### src/rtl/kbd_pkg.sv
package kbd_pkg;
  typedef enum logic [1:0] {
    SEL_ENABLE = 2'd0,
    SEL_FLAG   = 2'd1,
    SEL_LEVEL  = 2'd2,
    SEL_NONE   = 2'd3
  } kbd_sel_e;
endpackage

### src/rtl/kbd_line_sync.sv
module kbd_line_sync #(
  parameter int WIDTH = 8
) (
  input  logic             clk,
  input  logic             rst_n,
  input  logic [WIDTH-1:0] d_i,
  output logic [WIDTH-1:0] q_o
);
  logic [WIDTH-1:0] stage1_q;
  logic [WIDTH-1:0] stage2_q;

  for (genvar g = 0; g < WIDTH; g++) begin : g_bit
    always_ff @(posedge clk or negedge rst_n) begin
      if (!rst_n) begin
        stage1_q[g] <= 1'b0;
        stage2_q[g] <= 1'b0;
      end else begin
        stage1_q[g] <= d_i[g];
        stage2_q[g] <= stage1_q[g];
      end
    end
  end

  assign q_o = stage2_q;

  // cycles since reset, used only to keep the latency check within history
  logic [1:0] warm_q;
  always_ff @(posedge clk or negedge rst_n) begin
    if (!rst_n)              warm_q <= 2'd0;
    else if (warm_q != 2'd2) warm_q <= warm_q + 2'd1;
  end

  p_sync_delay_r4: assert property (@(posedge clk) disable iff (!rst_n)
    (warm_q == 2'd2) |-> (q_o == $past(d_i, 2)));
endmodule
--- src/rtl/cdt_pkg.sv ---
package cdt_pkg;
  typedef enum logic [2:0] {
    ST_SLEEP,
    ST_ON_WAIT,
    ST_ON,
    ST_AUX_WAIT,
    ST_AUX
  } cdt_state_e;

  localparam int unsigned TMR_ON  = 0;
  localparam int unsigned TMR_AUX = 1;
  localparam int unsigned N_TMR   = 2;
endpackage

--- src/rtl/cdt_sync.sv ---
module cdt_sync #(
  parameter int unsigned W      = 1,
  parameter int unsigned STAGES = 2
) (
  input  logic         clk_i,
  input  logic         rst_ni,
  input  logic [W-1:0] d_i,
  output logic [W-1:0] q_o
);
  logic [STAGES-1:0][W-1:0] pipe_q;

  always_ff @(posedge clk_i or negedge rst_ni) begin
    if (!rst_ni) begin
      pipe_q <= '0;
    end else begin
      pipe_q[0] <= d_i;
      for (int s = 1; s < STAGES; s++) pipe_q[s] <= pipe_q[s-1];
    end
  end

  assign q_o = pipe_q[STAGES-1];
endmodule

--- src/rtl/cdt_dead_timer.sv ---
module cdt_dead_timer #(
  parameter int unsigned CNT_W   = 8,
  parameter int unsigned DLY_MIN = 5,
  parameter int unsigned DLY_MAX = 50
) (
  input  logic             clk_i,
  input  logic             rst_ni,
  input  logic             load_i,
  input  logic             run_i,
  input  logic [CNT_W-1:0] dly_i,
  output logic             expire_o
);
  localparam logic [CNT_W-1:0] MIN_C = CNT_W'(DLY_MIN);
  localparam logic [CNT_W-1:0] MAX_C = CNT_W'(DLY_MAX);
  localparam logic [CNT_W-1:0] ONE_C = CNT_W'(1);

  logic [CNT_W-1:0] ld_val;
  logic [CNT_W-1:0] cnt_q;

  always_comb begin
    if (dly_i < MIN_C)      ld_val = MIN_C;
    else if (dly_i > MAX_C) ld_val = MAX_C;
    else                    ld_val = dly_i;
  end

  always_ff @(posedge clk_i or negedge rst_ni) begin
    if (!rst_ni)                    cnt_q <= MIN_C;
    else if (load_i)                cnt_q <= ld_val;
    else if (run_i && cnt_q > ONE_C) cnt_q <= cnt_q - ONE_C;
  end

  // last cycle of the window: the transition happens at this edge
  assign expire_o = run_i && (cnt_q == ONE_C);
endmodule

> **Problem**
Retype exactly the lines of the data above, starting at its first line and finishing with the line that has "assign q_o = stage2_q;" in it.

> **Output of the task**
### src/rtl/kbd_pkg.sv
package kbd_pkg;
  typedef enum logic [1:0] {
    SEL_ENABLE = 2'd0,
    SEL_FLAG   = 2'd1,
    SEL_LEVEL  = 2'd2,
    SEL_NONE   = 2'd3
  } kbd_sel_e;
endpackage

### src/rtl/kbd_line_sync.sv
module kbd_line_sync #(
  parameter int WIDTH = 8
) (
  input  logic             clk,
  input  logic             rst_n,
  input  logic [WIDTH-1:0] d_i,
  output logic [WIDTH-1:0] q_o
);
  logic [WIDTH-1:0] stage1_q;
  logic [WIDTH-1:0] stage2_q;

  for (genvar g = 0; g < WIDTH; g++) begin : g_bit
    always_ff @(posedge clk or negedge rst_n) begin
      if (!rst_n) begin
        stage1_q[g] <= 1'b0;
        stage2_q[g] <= 1'b0;
      end else begin
        stage1_q[g] <= d_i[g];
        stage2_q[g] <= stage1_q[g];
      end
    end
  end

  assign q_o = stage2_q;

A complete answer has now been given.